Don’t Rock the Boat, Baby

Judging from public statements from the president’s commission on tax reform, the Hues Corporation’s 1974 hit may as well be its theme song. Due to report its recommendations at the end of September, the reform panel was initially thought to be a way to devise a simpler tax code. Options such as a flat income tax or a single consumption tax were supposedly going to be the result of the distinguished panel’s work.

And distinguished it is. With economists, tax law professors and investment professionals, the commission was filled with experts. But as with most expert-filled endeavors, the panel seems to have devolved into a collection of tax code changes at the margins, without any suggestion of radical overhaul. Case in point: The panel’s chairman said in July that abolishing the Alternative Minimum Tax would be an issue the panel would be studying carefully.

But as economist Bruce Bartlett has pointed out, a radical overhaul would automatically end the AMT, thus making a specific proposal unnecessary to mention. Mention it they did, however. And in August, the commission’s executive director, Jeffrey Kupfer, told Bloomberg News that the panel was likely to propose changes in the treatment of housing in the tax code.
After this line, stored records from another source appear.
==> src/rtl/core/nfud_pkg.sv <==
// ----------------------------------------------------------------------------
// nfud_pkg: nearest free unit dispatch shared definitions
// Payload structs, opcodes, status codes, control types and the state enum.
// ----------------------------------------------------------------------------
package nfud_pkg;

  localparam int DIST_BITS = 33;
  localparam logic [DIST_BITS-1:0] DIST_MAX = '1;
  localparam logic [DIST_BITS-1:0] MAX_PICKUP_RESET = 33'd100;

  localparam logic [2:0] OP_ADD_REQ   = 3'd0;
  localparam logic [2:0] OP_ADD_UNIT  = 3'd1;
  localparam logic [2:0] OP_MOVE_UNIT = 3'd2;
  localparam logic [2:0] OP_SET_FREE  = 3'd3;
  localparam logic [2:0] OP_DISPATCH  = 3'd4;
  localparam logic [2:0] OP_END_JOB   = 3'd5;

  localparam logic [2:0] STS_OK        = 3'd0;
  localparam logic [2:0] STS_EXISTS    = 3'd1;
  localparam logic [2:0] STS_NO_UNIT   = 3'd2;
  localparam logic [2:0] STS_NO_REQ    = 3'd3;
  localparam logic [2:0] STS_NONE_NEAR = 3'd4;

  typedef struct packed {
    logic [2:0]         opcode;
    logic [3:0]         requester_slot;
    logic [3:0]         unit_slot;
    logic signed [15:0] pos_x;
    logic signed [15:0] pos_y;
    logic               free_flag;
  } in_item_t;

  typedef struct packed {
    logic [2:0]           status;
    logic [3:0]           chosen_unit;
    logic [DIST_BITS-1:0] chosen_dist_sq;
  } out_item_t;

  typedef struct packed {
    logic shift;
    logic set_valid;
    logic set_pos;
    logic set_free;
    logic free_val;
  } cell_cmd_t;

  typedef enum logic [2:0] {
    S_IDLE,
    S_SCAN,
    S_DRAIN,
    S_PICK,
    S_FINISH
  } state_t;

endpackage

==> src/rtl/core/nfud_cell.sv <==
// ----------------------------------------------------------------------------
// nfud_cell: one unit slot of the rotating slot ring
// Holds valid, free and position; takes its neighbor's entry on a shift.
// ----------------------------------------------------------------------------
module nfud_cell import nfud_pkg::*; #(
  parameter int COORD_BITS = 16
) (
  input  logic                  clk,
  input  logic                  rst,
  input  cell_cmd_t             cmd,
  input  logic                  sel,
  input  logic [COORD_BITS-1:0] wx,
  input  logic [COORD_BITS-1:0] wy,
  input  logic                  nb_valid,
  input  logic                  nb_free,
  input  logic [COORD_BITS-1:0] nb_x,
  input  logic [COORD_BITS-1:0] nb_y,
  output logic                  valid,
  output logic                  free,
  output logic [COORD_BITS-1:0] x,
  output logic [COORD_BITS-1:0] y
);

  always_ff @(posedge clk) begin
    if (rst) begin
      valid <= 1'b0;
      free  <= 1'b0;
    end else if (cmd.shift) begin
      valid <= nb_valid;
      free  <= nb_free;
    end else if (sel) begin
      if (cmd.set_valid) begin
        valid <= 1'b1;
      end
      if (cmd.set_free) begin
        free <= cmd.free_val;
      end
    end
  end

  always_ff @(posedge clk) begin
    if (cmd.shift) begin
      x <= nb_x;
      y <= nb_y;
    end else if (sel && cmd.set_pos) begin
      x <= wx;
      y <= wy;
    end
  end

endmodule

==> src/rtl/core/nfud_dist.sv <==
// ----------------------------------------------------------------------------
// nfud_dist: shared squared distance and best candidate unit
// Three stages: absolute difference, square, sum with range and best compare.
// ----------------------------------------------------------------------------
module nfud_dist import nfud_pkg::*; #(
  parameter int COORD_BITS = 16,
  parameter int SLOT_BITS  = 4
) (
  input  logic                  clk,
  input  logic                  rst,
  input  logic                  start,
  input  logic                  feed,
  input  logic                  elig,
  input  logic [SLOT_BITS-1:0]  slot,
  input  logic [COORD_BITS-1:0] ux,
  input  logic [COORD_BITS-1:0] uy,
  input  logic [COORD_BITS-1:0] px,
  input  logic [COORD_BITS-1:0] py,
  input  logic [DIST_BITS-1:0]  max_sq,
  output logic                  busy,
  output logic                  found,
  output logic [SLOT_BITS-1:0]  best_slot,
  output logic [DIST_BITS-1:0]  best_dist
);

  localparam int SQ_BITS  = 2 * COORD_BITS;
  localparam int SUM_BITS = SQ_BITS + 1;
  localparam int CMP_BITS = (SUM_BITS > DIST_BITS) ? SUM_BITS : DIST_BITS;

  logic [COORD_BITS:0]   dx, dy, ndx, ndy;
  logic [COORD_BITS-1:0] mx, my;
  logic                  a_v, a_elig;
  logic [SLOT_BITS-1:0]  a_slot;
  logic [COORD_BITS-1:0] a_mx, a_my;
  logic                  b_v, b_elig;
  logic [SLOT_BITS-1:0]  b_slot;
  logic [SQ_BITS-1:0]    b_sx, b_sy;
  logic [SUM_BITS-1:0]   sum, best;
  logic [CMP_BITS-1:0]   sum_w, best_w;
  logic                  take;

  assign dx  = {ux[COORD_BITS-1], ux} - {px[COORD_BITS-1], px};
  assign dy  = {uy[COORD_BITS-1], uy} - {py[COORD_BITS-1], py};
  assign ndx = '0 - dx;
  assign ndy = '0 - dy;
  assign mx  = dx[COORD_BITS] ? ndx[COORD_BITS-1:0] : dx[COORD_BITS-1:0];
  assign my  = dy[COORD_BITS] ? ndy[COORD_BITS-1:0] : dy[COORD_BITS-1:0];

  assign sum   = SUM_BITS'(b_sx) + SUM_BITS'(b_sy);
  assign sum_w = CMP_BITS'(sum);
  assign take  = b_v && b_elig && (sum_w <= CMP_BITS'(max_sq)) && (!found || sum < best);

  assign busy   = a_v || b_v;
  assign best_w = CMP_BITS'(best);
  assign best_dist = (best_w > CMP_BITS'(DIST_MAX)) ? DIST_MAX : best_w[DIST_BITS-1:0];

  always_ff @(posedge clk) begin
    if (rst) begin
      a_v   <= 1'b0;
      b_v   <= 1'b0;
      found <= 1'b0;
    end else begin
      a_v <= feed;
      b_v <= a_v;
      if (start) begin
        found <= 1'b0;
      end else if (take) begin
        found <= 1'b1;
      end
    end
  end

  always_ff @(posedge clk) begin
    a_elig <= elig;
    a_slot <= slot;
    a_mx   <= mx;
    a_my   <= my;
    b_elig <= a_elig;
    b_slot <= a_slot;
    b_sx   <= SQ_BITS'(a_mx) * SQ_BITS'(a_mx);
    b_sy   <= SQ_BITS'(a_my) * SQ_BITS'(a_my);
    if (take) begin
      best      <= sum;
      best_slot <= b_slot;
    end
  end

endmodule

==> src/rtl/core/nearest_free_unit_dispatch_top.sv <==
// ----------------------------------------------------------------------------
// nearest_free_unit_dispatch_top: unit and requester table with dispatch
// Ring of unit cells rotating past one shared distance unit for dispatch.
// ----------------------------------------------------------------------------
// Usage:
//   in channel  (in_valid, in_stall, in_data): one operation per transaction.
//   out channel (out_valid, out_stall, out_data): one result per operation.
//   cfg channel (cfg_valid, cfg_ready, cfg_data): writes max_pickup_sq; write
//   it only while no operation is outstanding. cfg_ready is always high.
// Operation flow:
//   Table operations pass from S_IDLE to S_FINISH; in_stall holds off the
//   next operation until the result has moved into the output register.
//   Dispatch rotates the UNIT_SLOTS cells once past the distance unit, one
//   slot per cycle, then drains its 3-stage pipe and picks the nearest unit;
//   the rotation of the ring past the shared distance unit sets its duration.
// Reset: all units and requesters invalid, max_pickup_sq = 100.
// Stall: a result waits in the output register; the next operation is still
//   taken and its result waits internally until the output frees.
// ----------------------------------------------------------------------------
module nearest_free_unit_dispatch_top import nfud_pkg::*; #(
  parameter int UNIT_SLOTS      = 16,
  parameter int REQUESTER_SLOTS = 16,
  parameter int COORD_BITS      = 16
) (
  input  logic                 clk,
  input  logic                 rst,
  input  logic                 in_valid,
  output logic                 in_stall,
  input  in_item_t             in_data,
  output logic                 out_valid,
  input  logic                 out_stall,
  output out_item_t            out_data,
  input  logic                 cfg_valid,
  output logic                 cfg_ready,
  input  logic [DIST_BITS-1:0] cfg_data
);

  localparam int SW = (UNIT_SLOTS > 1) ? $clog2(UNIT_SLOTS) : 1;
  localparam int RW = (REQUESTER_SLOTS > 1) ? $clog2(REQUESTER_SLOTS) : 1;

  state_t state, state_next;

  logic [DIST_BITS-1:0]       max_pickup_sq;
  logic [REQUESTER_SLOTS-1:0] req_valid;
  logic [SW-1:0]              cnt;
  logic [COORD_BITS-1:0]      pick_x, pick_y;
  logic [2:0]                 res_status, res_status_next;
  logic [3:0]                 res_unit, res_unit_next;
  logic [DIST_BITS-1:0]       res_dist, res_dist_next;
  logic                       res_load;
  logic                       req_set;
  logic                       accept, out_free, cnt_last;

  logic [31:0]           in_px_w, in_py_w;
  logic [COORD_BITS-1:0] in_px, in_py;
  logic [SW-1:0]         uidx, sel_idx;
  logic [RW-1:0]         ridx;
  logic                  unit_ok, req_ok, unit_hit, req_hit;

  cell_cmd_t             cmd;
  logic [UNIT_SLOTS-1:0] unit_valid, unit_free, cell_sel;
  logic [COORD_BITS-1:0] cell_x [UNIT_SLOTS];
  logic [COORD_BITS-1:0] cell_y [UNIT_SLOTS];

  logic                 dist_busy, dist_found, dist_start;
  logic [SW-1:0]        best_slot;
  logic [DIST_BITS-1:0] best_dist;

  assign cfg_ready = 1'b1;
  assign in_stall  = (state != S_IDLE);
  assign accept    = in_valid && !in_stall;
  assign out_free  = !out_valid || !out_stall;
  assign cnt_last  = (cnt == SW'(UNIT_SLOTS - 1));

  assign in_px_w = {16'b0, in_data.pos_x};
  assign in_py_w = {16'b0, in_data.pos_y};
  assign in_px   = in_px_w[COORD_BITS-1:0];
  assign in_py   = in_py_w[COORD_BITS-1:0];

  assign uidx     = SW'(in_data.unit_slot);
  assign ridx     = RW'(in_data.requester_slot);
  assign unit_ok  = int'(in_data.unit_slot) < UNIT_SLOTS;
  assign req_ok   = int'(in_data.requester_slot) < REQUESTER_SLOTS;
  assign unit_hit = unit_ok && unit_valid[uidx];
  assign req_hit  = req_ok && req_valid[ridx];

  assign sel_idx    = (state == S_PICK) ? best_slot : uidx;
  assign dist_start = accept && (in_data.opcode == OP_DISPATCH);

  for (genvar i = 0; i < UNIT_SLOTS; i++) begin : g_cell
    localparam int NB = (i + 1) % UNIT_SLOTS;
    assign cell_sel[i] = (sel_idx == SW'(i));
    nfud_cell #(.COORD_BITS(COORD_BITS)) u_cell (
      .clk      (clk),
      .rst      (rst),
      .cmd      (cmd),
      .sel      (cell_sel[i]),
      .wx       (in_px),
      .wy       (in_py),
      .nb_valid (unit_valid[NB]),
      .nb_free  (unit_free[NB]),
      .nb_x     (cell_x[NB]),
      .nb_y     (cell_y[NB]),
      .valid    (unit_valid[i]),
      .free     (unit_free[i]),
      .x        (cell_x[i]),
      .y        (cell_y[i])
    );
  end

  nfud_dist #(.COORD_BITS(COORD_BITS), .SLOT_BITS(SW)) u_dist (
    .clk       (clk),
    .rst       (rst),
    .start     (dist_start),
    .feed      (state == S_SCAN),
    .elig      (unit_valid[0] && unit_free[0]),
    .slot      (cnt),
    .ux        (cell_x[0]),
    .uy        (cell_y[0]),
    .px        (pick_x),
    .py        (pick_y),
    .max_sq    (max_pickup_sq),
    .busy      (dist_busy),
    .found     (dist_found),
    .best_slot (best_slot),
    .best_dist (best_dist)
  );

  always_comb begin
    state_next = state;
    case (state)
      S_IDLE: begin
        if (accept) begin
          state_next = (in_data.opcode == OP_DISPATCH && req_hit) ? S_SCAN : S_FINISH;
        end
      end
      S_SCAN: begin
        if (cnt_last) begin
          state_next = S_DRAIN;
        end
      end
      S_DRAIN: begin
        if (!dist_busy) begin
          state_next = S_PICK;
        end
      end
      S_PICK: state_next = S_FINISH;
      S_FINISH: begin
        if (out_free) begin
          state_next = S_IDLE;
        end
      end
      default: state_next = S_IDLE;
    endcase
  end

  always_comb begin
    cmd             = '0;
    req_set         = 1'b0;
    res_load        = 1'b0;
    res_status_next = STS_OK;
    res_unit_next   = '0;
    res_dist_next   = '0;
    case (state)
      S_IDLE: begin
        if (accept) begin
          res_load = 1'b1;
          case (in_data.opcode)
            OP_ADD_REQ: begin
              if (!req_ok) begin
                res_status_next = STS_NO_REQ;
              end else if (req_hit) begin
                res_status_next = STS_EXISTS;
              end else begin
                req_set = 1'b1;
              end
            end
            OP_ADD_UNIT: begin
              if (!unit_ok) begin
                res_status_next = STS_NO_UNIT;
              end else if (unit_hit) begin
                res_status_next = STS_EXISTS;
              end else begin
                cmd.set_valid = 1'b1;
                cmd.set_free  = 1'b1;
                cmd.free_val  = 1'b1;
                cmd.set_pos   = 1'b1;
              end
            end
            OP_MOVE_UNIT: begin
              if (!unit_hit) begin
                res_status_next = STS_NO_UNIT;
              end else begin
                cmd.set_pos = 1'b1;
              end
            end
            OP_SET_FREE: begin
              if (!unit_hit) begin
                res_status_next = STS_NO_UNIT;
              end else begin
                cmd.set_free = 1'b1;
                cmd.free_val = in_data.free_flag;
              end
            end
            OP_END_JOB: begin
              if (!unit_hit) begin
                res_status_next = STS_NO_UNIT;
              end else begin
                cmd.set_free = 1'b1;
                cmd.free_val = 1'b1;
              end
            end
            OP_DISPATCH: begin
              res_load        = !req_hit;
              res_status_next = STS_NO_REQ;
            end
            default: res_status_next = STS_OK;
          endcase
        end
      end
      S_SCAN: cmd.shift = 1'b1;
      S_PICK: begin
        res_load = 1'b1;
        if (dist_found) begin
          cmd.set_free  = 1'b1;
          cmd.free_val  = 1'b0;
          res_unit_next = 4'(best_slot);
          res_dist_next = best_dist;
        end else begin
          res_status_next = STS_NONE_NEAR;
        end
      end
      default: cmd = '0;
    endcase
  end

  always_ff @(posedge clk) begin
    if (rst) begin
      state         <= S_IDLE;
      max_pickup_sq <= MAX_PICKUP_RESET;
      req_valid     <= '0;
      out_valid     <= 1'b0;
    end else begin
      state <= state_next;
      if (cfg_valid && cfg_ready) begin
        max_pickup_sq <= cfg_data;
      end
      if (req_set) begin
        req_valid[ridx] <= 1'b1;
      end
      if (state == S_FINISH && out_free) begin
        out_valid <= 1'b1;
      end else if (!out_stall) begin
        out_valid <= 1'b0;
      end
    end
  end

  always_ff @(posedge clk) begin
    if (accept) begin
      cnt    <= '0;
      pick_x <= in_px;
      pick_y <= in_py;
    end else if (state == S_SCAN) begin
      cnt <= cnt + 1'b1;
    end
    if (res_load) begin
      res_status <= res_status_next;
      res_unit   <= res_unit_next;
      res_dist   <= res_dist_next;
    end
    if (state == S_FINISH && out_free) begin
      out_data <= '{status: res_status, chosen_unit: res_unit, chosen_dist_sq: res_dist};
    end
  end

`ifndef SYNTHESIS
  a_pick_after_drain: assert property (@(posedge clk) disable iff (rst)
    state == S_PICK |-> !dist_busy)
    else $error("pick taken while distance pipe still busy");

  a_best_in_range: assert property (@(posedge clk) disable iff (rst)
    state == S_PICK && dist_found |-> best_dist <= max_pickup_sq)
    else $error("picked unit beyond pickup limit");

  a_pick_marks_busy: assert property (@(posedge clk) disable iff (rst)
    state == S_PICK && dist_found |=> !unit_free[$past(best_slot)])
    else $error("picked unit still marked free");

  a_scan_ring_home: assert property (@(posedge clk) disable iff (rst)
    state == S_SCAN && cnt_last |=> state == S_DRAIN && cnt == '0)
    else $error("ring not back in place after full rotation");
`endif

endmodule
==> config.mk <==
export PLATFORM = sky130hd
export DESIGN_NAME = nearest_free_unit_dispatch_top
export DESIGN_NICKNAME = d
export VERILOG_FILES = /design/src/rtl/core/nfud_pkg.sv /design/src/rtl/core/nfud_cell.sv /design/src/rtl/core/nfud_dist.sv /design/src/rtl/core/nearest_free_unit_dispatch_top.sv
export SDC_FILE = /design/constraint.sdc
export NUM_CORES = 2
export LEC_CHECK = 0
export BUFFER_PORTS_ARGS = -buffer_cell sky130_fd_sc_hd__buf_2
export CELL_PAD_IN_SITES_DETAIL_PLACEMENT = 0
export CELL_PAD_IN_SITES_GLOBAL_PLACEMENT = 1
export CORE_MARGIN = 1.5
export CORE_UTILIZATION = 56
export CTS_CLUSTER_DIAMETER = 30
export DETAILED_ROUTE_END_ITERATION = 7
export HOLD_SLACK_MARGIN = 0.15
export PLACE_DENSITY_LB_ADDON = 0.1
export SLEW_MARGIN = 20
export SYNTH_ARGS = -nofsm -noshare
export SYNTH_HDL_FRONTEND = slang
export SYNTH_SLANG_ARGS = --single-unit
==> constraint.sdc <==
create_clock -name clk -period 11.8 [get_ports clk]
set_input_delay 2.95 -clock clk [delete_from_list [all_inputs] [get_ports clk]]
set_output_delay 2.95 -clock clk [all_outputs]
set_load 0.05 [all_outputs]
## Word level (Yosys, flattened, before mapping)

Cells that the tools add are included.

- Bits in registers: 859
- Latch bits: 0
- RAM bits: 0
- ROM bits: 0
- Bits of input ports: 82
- Output and inout port bits: 43
- Logic and storage cells: 416
- Memories: 0

- Add/subtract/negate cells: 6
- Multiply operators: 2
- Div/mod/pow operators: 0
- Order comparisons: 6
- Equal/unequal tests: 30
- Shift operators: 0
- Multiplexer cells: 174
- Bitwise gates (word level): 1
- Reduce and logical (&&, ||, !) cells: 107

Operators by type and width:

| operator | number |
|---|---|
| $mux W16 | 66 |
| $mux W1 | 82 |
| $reduce_bool A2 Y1 | 34 |
| $reduce_and A2 Y1 | 33 |
| $mul A16 B16 Y32 | 2 |
| $eq A4 B4 Y1 const B | 9 |
| $sub A16 B16 Y17 | 2 |
| $add A32 B32 Y33 | 1 |
| $gt A33 B33 Y1 const B | 1 |
| $le A33 B33 Y1 | 1 |
| $lt A33 B33 Y1 | 1 |
| $mux W33 | 1 |
| $sub A1 B16 Y16 const A | 2 |
| $logic_and A1 B1 Y1 | 25 |
| $mux W3 | 7 |
| $eq A4 B3 Y1 const B | 4 |
| $or A16 B16 Y16 | 1 |
| $pmux W3 S5 | 1 |
| $eq A3 B2 Y1 const B | 4 |
| $mux W4 | 3 |
| $pmux W3 S4 | 1 |
| $lt A4 B5 Y1 const B | 2 |
| $mux W2 | 5 |
| $eq A3 B3 Y1 const B | 3 |
| other kinds (21) | 35 |

## Longest topological paths before layout

- Depth in word-level cells: 9
- Mapped depth: 26
- Mapped depth without buffers: 24

## By module

Synthesis repeated with hierarchy kept, for this count alone.

- Cell total of the unflattened synthesis: 4228
- Area, all modules: 54841.3 µm²

By module, submodules not included:

| module | times used | cells an instance | area an instance (µm²) |
|---|---|---|---|
| nfud_cell | 16 | 78 | 1604.0 |
| nfud_dist | 1 | 2520 | 22820.6 |
| nearest_free_unit_dispatch_top | 1 | 460 | 6356.1 |

## Worst setup path before layout

OpenSTA, ideal clock, no wires.

- Kind: input-to-reg
- Start point: input in_data[37] in the netlist's numbering
- End point: register res_dist[0] (enable)
- Library setup time: 0.495 ns
- Data arrival time: 7.206 ns
- Data required time: 11.305 ns
- Setup slack: 4.099 ns
- Stages on the path: 5
- Buffers on the path: 1
- Cell sequence: buf_2 > mux4_2 > mux4_2 > and3b_1 > o21ai_0

- Word-level cells in the longest chain between the ends: 6

RTL lines:

| what | RTL line | source |
|---|---|---|
| start: declaration | nearest_free_unit_dispatch_top.sv:29 | `input in_item_t in_data,` |
| $bmux W1 S4 | nearest_free_unit_dispatch_top.sv:85 | `assign req_hit = req_ok && req_valid[ridx];` |
| $mux W1 (not written as such) | nearest_free_unit_dispatch_top.sv:85 |  |
| $logic_not A1 Y1 | nearest_free_unit_dispatch_top.sv:214 | `res_load = !req_hit;` |
| $mux W1 | nearest_free_unit_dispatch_top.sv:168 | `case (in_data.opcode)` |
| $mux W1 | nearest_free_unit_dispatch_top.sv:166 | `if (accept) begin` |
| $pmux W1 S2 | nearest_free_unit_dispatch_top.sv:164 | `case (state)` |
| named net res_load | nearest_free_unit_dispatch_top.sv:50 | `logic res_load;` |
| end signal: assignment | nearest_free_unit_dispatch_top.sv:270 | `res_dist <= res_dist_next;` |
| end: declaration | nearest_free_unit_dispatch_top.sv:49 | `logic [DIST_BITS-1:0] res_dist, res_dist_next;` |

The timed path passes the listed nets, and every way through them passes these cells. The select of a mux whose other input is x is not followed.
A chain may end at the register's enable or synchronous reset.

## Worst setup path in the final report

- Start point: register u_dist.a_mx[3]
- End point: register u_dist.b_sx[24]

- Word-level cells in the longest chain between the ends: 1

RTL lines:

| what | RTL line | source |
|---|---|---|
| start: declaration | nfud_dist.sv:34 | `logic [COORD_BITS-1:0] a_mx, a_my;` |
| start signal: assignment | nfud_dist.sv:76 | `a_mx <= mx;` |
| $mul A16 B16 Y32 | nfud_dist.sv:80 | `b_sx <= SQ_BITS'(a_mx) * SQ_BITS'(a_mx);` |
| end signal: assignment | nfud_dist.sv:80 |  |
| end: declaration | nfud_dist.sv:37 | `logic [SQ_BITS-1:0] b_sx, b_sy;` |

No other way between the ends.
Again, why be that specific if you are going to propose a whole new system? The panel should take note of several events and reconsider such a piecemeal approach.

One, the presidential candidacy of Steve Forbes in 1996. Forbes ran on pledges to install a flat income tax. His campaign was gathering crowds and momentum, until his Republican rivals – that’s right Republican rivals – started blasting the notion of a flat tax.

And for more recent evidence of the popularity of a simplified system, the panel needs look no further than The New York Times bestseller list. At the top of the nonfiction list is “The Fair Tax Book,” by Neal Boortz and John Linder. Boortz is a widely syndicated talk show host and John Linder is a member of Congress, and they have been getting big enthusiastic crowds at their book signing events.

The public is ready for a simple tax code, why doesn’t the presidential commission seem to be?

Oh that’s right; don’t rock the boat, don’t tip the boat over.